= Quality Reform =

2002 reform of Norwegian higher education

The Quality Reform was a reform initialized by the Norwegian Ministry of Education and Research after recommendation from the Mjøs committee (1998–2000). It was introduced in 2002–03 and changed the entire system of higher education in Norway to comply with the Bologna process. This process is intended to take place throughout Europe to better integrate the higher educations systems, and Norway is among the first to implement this process. The Norwegian approach was a quick and brutal removal of the old system and replacement to the new instantly.

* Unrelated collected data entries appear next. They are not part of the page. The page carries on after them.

[src/rtl/librotator_pkg.sv]
// ============================================================================
// Module : librotator_pkg
// Brief  : Shared sizing helpers for the pipelined barrel rotators.
// Rev    : 1.0  initial release
// ============================================================================
`default_nettype none

package librotator_pkg;

    function automatic int max(input int a, input int b);
        return (a > b) ? a : b;
    endfunction

    function automatic int rot_parts(input int w, input int s);
        return w / s;
    endfunction

    function automatic int rot_stages(input int w, input int s);
        return $clog2(w / s);
    endfunction

    function automatic int ceil_div(input int a, input int b);
        return (a + b - 1) / b;
    endfunction

endpackage

`default_nettype wire

[src/rtl/rotator_left_slot.sv]
// ============================================================================
// Module : rotator_left_slot
// Brief  : A group of left-rotate mux stages followed by one valid/ready slot.
// Rev    : 1.0  initial release
// ============================================================================
`default_nettype none

module rotator_left_slot #(
    parameter int W      = 32,
    parameter int S      = 1,
    parameter int AW     = 5,
    parameter int FIRST  = 0,
    parameter int COUNT  = 2,
    parameter int TW     = 4,
    parameter int TAG_EN = 0
) (
    input  logic          clk,
    input  logic          reset,
    input  logic          in_valid,
    output logic          in_ready,
    input  logic [W-1:0]  in_data,
    input  logic [AW-1:0] in_amt,
    input  logic [TW-1:0] in_tag,
    output logic          out_valid,
    input  logic          out_ready,
    output logic [W-1:0]  out_data,
    output logic [AW-1:0] out_amt,
    output logic [TW-1:0] out_tag
);

    logic [W-1:0]  w_rot;
    logic          r_valid;
    logic [W-1:0]  r_data;
    logic [AW-1:0] r_amt;

    // Each stage's shift is strictly less than W, so both shift terms are legal.
    always_comb begin
        w_rot = in_data;
        for (int i = 0; i < COUNT; i++) begin
            if (in_amt[FIRST+i]) begin
                w_rot = (w_rot << ((2 ** (FIRST + i)) * S)) |
                        (w_rot >> (W - (2 ** (FIRST + i)) * S));
            end
        end
    end

    assign in_ready = !r_valid || out_ready;

    always_ff @(posedge clk or posedge reset) begin
        if (reset) begin
            r_valid <= 1'b0;
            r_data  <= '0;
            r_amt   <= '0;
        end else if (in_ready) begin
            r_valid <= in_valid;
            if (in_valid) begin
                r_data <= w_rot;
                r_amt  <= in_amt;
            end
        end
    end

    assign out_valid = r_valid;
    assign out_data  = r_data;
    assign out_amt   = r_amt;

    if (TAG_EN != 0) begin : g_tag
        logic [TW-1:0] r_tag;
        always_ff @(posedge clk or posedge reset) begin
            if (reset) begin
                r_tag <= '0;
            end else if (in_ready && in_valid) begin
                r_tag <= in_tag;
            end
        end
        assign out_tag = r_tag;
    end else begin : g_no_tag
        logic w_unused_tag;
        assign w_unused_tag = ^in_tag;
        assign out_tag      = '0;
    end

endmodule

`default_nettype wire

[src/rtl/rotator_left_pipelined.sv]
// ============================================================================
// Module : rotator_left_pipelined
// Brief  : Pipelined valid/ready barrel rotator, rotates left by amt*S bits.
//          Define ROTATOR_LEFT_TAG_EN to add the in_tag/out_tag sideband.
// Rev    : 1.0  initial release
// ============================================================================
`default_nettype none

module rotator_left_pipelined
    import librotator_pkg::*;
#(
    parameter int INPUTWIDTH         = 32,
    parameter int OUTPUTWIDTH        = INPUTWIDTH,
    parameter int SHIFTBITS_PER_STEP = 1,
    parameter int REG_EVERY          = 2,
    parameter int TAGWIDTH           = 4,
    localparam int W      = max(INPUTWIDTH, OUTPUTWIDTH),
    localparam int PARTS  = rot_parts(W, SHIFTBITS_PER_STEP),
    localparam int STAGES = rot_stages(W, SHIFTBITS_PER_STEP),
    localparam int ROTW   = (STAGES > 0) ? STAGES : 1
) (
    input  logic                   clk,
    input  logic                   reset,
    input  logic                   in_valid,
    output logic                   in_ready,
    input  logic [INPUTWIDTH-1:0]  in_data,
    input  logic [ROTW-1:0]        in_rotateLeft,
`ifdef ROTATOR_LEFT_TAG_EN
    input  logic [TAGWIDTH-1:0]    in_tag,
    output logic [TAGWIDTH-1:0]    out_tag,
`endif
    output logic                   out_valid,
    input  logic                   out_ready,
    output logic [OUTPUTWIDTH-1:0] out_data
);

    localparam int NSLOTS = (STAGES > 0) ? ceil_div(STAGES, REG_EVERY) : 1;
`ifdef ROTATOR_LEFT_TAG_EN
    localparam int TAG_EN = 1;
`else
    localparam int TAG_EN = 0;
`endif

    if ((W % SHIFTBITS_PER_STEP) != 0 || (PARTS & (PARTS - 1)) != 0) begin : g_param_err
        $error("rotator_left_pipelined: width must split into a power-of-two number of steps");
    end

    // Slot k sits between chain index k (its input) and k+1 (its output).
    logic [NSLOTS:0]     w_valid;
    logic [NSLOTS:0]     w_ready;
    logic [W-1:0]        w_data [NSLOTS+1];
    logic [ROTW-1:0]     w_amt  [NSLOTS+1];
    logic [TAGWIDTH-1:0] w_tag  [NSLOTS+1];

    assign w_valid[0]      = in_valid;
    assign in_ready        = w_ready[0];
    assign w_amt[0]        = in_rotateLeft;
    assign w_ready[NSLOTS] = out_ready;
    assign out_valid       = w_valid[NSLOTS];

    if (INPUTWIDTH < W) begin : g_zext
        assign w_data[0] = {{(W - INPUTWIDTH){1'b0}}, in_data};
    end else begin : g_no_zext
        assign w_data[0] = in_data;
    end

    // Wrap happens at W inside the slots; only the final result is truncated.
    assign out_data = w_data[NSLOTS][OUTPUTWIDTH-1:0];
    if (OUTPUTWIDTH < W) begin : g_trunc
        logic w_unused_hi;
        assign w_unused_hi = ^w_data[NSLOTS][W-1:OUTPUTWIDTH];
    end

`ifdef ROTATOR_LEFT_TAG_EN
    assign w_tag[0] = in_tag;
    assign out_tag  = w_tag[NSLOTS];
`else
    logic w_unused_tag_tail;
    assign w_tag[0]          = '0;
    assign w_unused_tag_tail = ^w_tag[NSLOTS];
`endif

    logic w_unused_amt_tail;
    assign w_unused_amt_tail = ^w_amt[NSLOTS];

    for (genvar k = 0; k < NSLOTS; k++) begin : g_slot
        localparam int FIRST = k * REG_EVERY;
        localparam int LEFT  = (STAGES > FIRST) ? (STAGES - FIRST) : 0;
        localparam int COUNT = (LEFT < REG_EVERY) ? LEFT : REG_EVERY;

        rotator_left_slot #(
            .W      (W),
            .S      (SHIFTBITS_PER_STEP),
            .AW     (ROTW),
            .FIRST  (FIRST),
            .COUNT  (COUNT),
            .TW     (TAGWIDTH),
            .TAG_EN (TAG_EN)
        ) u_slot (
            .clk       (clk),
            .reset     (reset),
            .in_valid  (w_valid[k]),
            .in_ready  (w_ready[k]),
            .in_data   (w_data[k]),
            .in_amt    (w_amt[k]),
            .in_tag    (w_tag[k]),
            .out_valid (w_valid[k+1]),
            .out_ready (w_ready[k+1]),
            .out_data  (w_data[k+1]),
            .out_amt   (w_amt[k+1]),
            .out_tag   (w_tag[k+1])
        );
    end

endmodule

`default_nettype wire

[config.mk]
export PLATFORM = sky130hd
export DESIGN_NAME = rotator_left_pipelined
export DESIGN_NICKNAME = d
export VERILOG_FILES = /design/src/rtl/librotator_pkg.sv /design/src/rtl/rotator_left_slot.sv /design/src/rtl/rotator_left_pipelined.sv
export SDC_FILE = /design/constraint.sdc
export NUM_CORES = 1
export LEC_CHECK = 0
export CAP_MARGIN = 40
export CORE_ASPECT_RATIO = 1.1
export CORE_MARGIN = 2
export CORE_UTILIZATION = 40
export DETAILED_ROUTE_END_ITERATION = 10
export PLACE_DENSITY = 0.69
export RECOVER_POWER = 25
export SETUP_SLACK_MARGIN = 0.5
export SYNTH_ARGS = -nofsm -noshare
export SYNTH_HDL_FRONTEND = slang
export SYNTH_SLANG_ARGS = --single-unit
[constraint.sdc]
create_clock -name clk -period 3.9 [get_ports clk]
set_clock_uncertainty 0.2 [all_clocks]
set_input_delay 0.78 -clock clk [delete_from_list [all_inputs] [get_ports clk]]
set_output_delay 0.78 -clock clk [all_outputs]
set_load 0.02 [all_outputs]
==> metrics <==
PortBufs=between 70 and 80; failing checks=max-capacitance violations, max-slew violations; Final Util=about half; Starting DRT DRC Count=229; postcts setup bufs=0; fmax=around 0.32 GHz; critical path buffer and inverter count=3; Slew @ Worst Pin=approximately 1.5 ns; post-DP HPWL=~8.6 mm; Overall Global Routing Usage=roughly 16%; dpl cell area=between 0.006 and 0.007 mm²; diode count=0; crit-path cells=dlygate4sd3_1 > nand2b_1 > clkbuf_1 > and2_1 > buf_4 > a21oi_1; Max VDD drop=roughly 0.24 mV; RR Startpoint=g_slot[2].u_slot.out_valid$_DFFE_PP0P_; Rows=46; CTS tree=built; path depth of the worst reg2reg path=5; post-synth top area cell=dfrtp_1; Max Cap Violations=1; syn nets=between 400 and 500; IO Pins=75; fin. max-slew vios=34; crit path DAT=about 3.2 ns; Die Area=0.0154 mm²; setup TNS=0 ns; layout overhead on the synthesized area=19.2%; CP max stage delay=1.03 ns; Warnings, synthesis=0; clock power share=approximately a fifth; family with the most delay on the worst path=buffers and inverters; Initial Utilization=about two fifths; commonest non-fill, non-tap cell in the layout=dfrtp_1; worst skew pair latency=approximately 0.34 ns; post-synthesis sequential area ratio=between 40% and 50%; Comb pwr share=between 30% and 40%; Synth area leaders=dfrtp_1 (45%), mux4_2 (25%), mux2_2 (13%), a21oi_1 (5.5%), mux2i_1 (5.5%); CTS H-Tree Depth=3; Detail Route Antenna Nets=0; initial antenna violation count=0; Remaining DRCs=0; Nets=around 480; min Tclk post-route=approximately 3.2 ns; first-pass GRT wire length=~19 mm; RSZ-0062 raised after global routing=no; Clock Sinks=approximately 100; routed len/inst=18.0 µm; CP Launch Type=input pin; Synth Cell Area=between 0.005 and 0.006 mm²; Synth top area share=roughly 45%; clk root buf=clkbuf_16; fillers=between 1k and 1.5k; die height=130 µm; Final Hold Fails=0; maximum clock insertion buffer count=2; status=finished, violations left; Final GP Congestion=0.795; via density per instance=approximately 5.6; Critical Path RT=~3.9 ns; final WL=11.5 mm; CTS buffer count=9; die width=119 µm; max_slew headroom=-1.78%; hold_sp=g_slot[0].u_slot.out_amt[4]$_DFFE_PP0P_; Syn Inst Count=roughly 380; largest net degree at the start of global routing=41; syn avg cell area=about 15 µm²; Crit. End Element=register; depth of the worst hold-timing path=1; Core Box Area=around 0.014 mm²; Final period util=81.3%; Slowest-stage cell, CP=clkbuf_1; switching share of power=roughly a third; Pint=~2.9 mW; Final setup violation count=0; Yosys reg bits=~100; Seq pwr share=between 40% and 50%; Hold Crit Class=register to register; P_sw=about 1.4 mW; Pre-antenna DRT Iters=5; WS Path Type=input pin to register; Hold EP=g_slot[1].u_slot.out_amt[4]$_DFFE_PP0P_; leak pwr=2.67 nW; GRT Residual Overflow=0; share of layout cells above drive strength 1=between 30% and 40%; final instance area=~0.007 mm²; Max FO, Critical Path=35; r2r endpoint=g_slot[2].u_slot.out_data[24]$_DFFE_PP0P_; R2R Setup Slk=roughly 1.3 ns; number of global-route vias before repair=3513; clk slew on worst S/H paths=~0.070 ns; # resized after CTS=0; Vias=between 3k and 4k; CTS Hold Bufs=0; power per cell area=between 600 and 700 mW/mm²; most frequent cells in the layout=dfrtp_1 (103), clkdlybuf4s50_1 (71), mux2_2 (67); Netlist cell types=20
final cells by class:
cell class                      instances  area [µm²]  share of cell area [%]
Timing Repair Buffer                   88         875                    12.7
Sequential cell                       103        2580                    37.4
Tap cell                              192         240                    3.49
Clock inverter                          5        32.5                   0.472
Clock buffer                           11         253                    3.67
Multi-Input combinational cell        236        2900                    42.1
Inverter                                2        8.76                   0.127
cell usage after synthesis (all sizes together):
master and instances:
a21oi 64, buf 30, o21bai 1, dfrtp 103
mux2 68, nand2b 2, nand4b 1, mux4 64
inv 2, clkbuf 8, and2 1, o21ai 1
nand2 2, mux2i 32
stage by stage:
step | hold WS (ns) | worst slack (ns) | cells | power [mW]
floorplan | 0.252 | 1.66 | 379 | 2.85
global placement | 0.273 | 0.890 | 619 | 3.40
detailed placement | 0.289 | 0.860 | 621 | 3.49
CTS | 0.305 | 0.850 | 637 | 4.35
global route | 0.349 | 0.516 | 637 | 4.55
finish | 0.298 | 0.728 | 637 | 4.30
power groups by stage:
| stage | registers (mW) | logic, mW | clock network, mW |
|---|---|---|---|
| 2_1_floorplan | 1.92 | 0.932 | 0 |
| 5_1_grt | 1.84 | 1.80 | 0.910 |
| 3_3_place_gp | 1.80 | 1.59 | 0 |
| 6_report | 1.78 | 1.67 | 0.851 |
| 4_1_cts | 1.78 | 1.70 | 0.871 |
| 3_5_place_dp | 1.80 | 1.69 | 0 |
state kept, by name, summed over array words and instances (netlist names):
signal                   count
g_slot.u_slot.out_amt        4
g_slot.u_slot.out_valid      3
g_slot.u_slot.out_data      96
metal layers:
metal	global-route usage [%]	wire length, µm	up-vias
li1	-	-	1612
met1	21.3	5280	1867
met2	25.6	5600	97
met3	2.27	421	14
met4	5.60	187	0
met5	0	0	-
worst reg2reg max path, delay by kind of cell, from the launching register on:
| family | cells | cell delay [ns] |
|---|---|---|
| AO/OA/AOI/OAI | 1 | 0.14 |
| buffers and inverters | 2 | 1.34 |
| AND/OR/NAND/NOR | 2 | 0.36 |
| flip-flops | 1 | 0.39 |
worst max-delay path by stage:
stage                          from                                   endpoint  slack [ns]  depth (start not counted)
after floorplan           out_ready    g_slot[0].u_slot.out_amt[4]$_DFFE_PP0P_        1.66                          4
after global placement    out_ready                                   in_ready        0.89                          3
after detailed placement  out_ready                                   in_ready        0.86                          3
after CTS                 out_ready                                   in_ready        0.85                          3
after global routing      out_ready  g_slot[2].u_slot.out_data[21]$_DFFE_PP0P_        0.52                          6
final                     out_ready  g_slot[2].u_slot.out_data[24]$_DFFE_PP0P_        0.73                          6
logic make-up after synthesis:
logic type      share of synthesized area (%)
compound gates                           5.82
buf+inv                                  5.22
simple gates                            0.649
flops                                    44.6
mux                                      43.7
(Power assumes the default switching activity.)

The main changes included a switch from the old system of Latin degrees to the international Bachelor, Master and Philosophiae Doctor degrees. This replaced the former system of three and a half or four year cand.mag. degrees followed by one and a half or two year hovedfag degrees. The system abolished many old master-level degree titles, including cand.scient. (sciences), cand.polit. (social sciences), cand.philol. (humanities), cand.oecon. (economics), cand.agro. (agronomy), cand.jur. (law), cand.theol. (theology), sivilingeniør (engineering) and siviløkonom (management). The length varied, and depended on the area of study, ranging from four to six years. The cand.psychol. (clinical psychology), cand.med. (medicine) and cand.med.vet. titles have been retained as six-year studies in clinical psychology, medicine and veterinary medicine. All master-level titles are now awarded as Master of Science, Master of Technology or Master of Philosophy, all taking five years.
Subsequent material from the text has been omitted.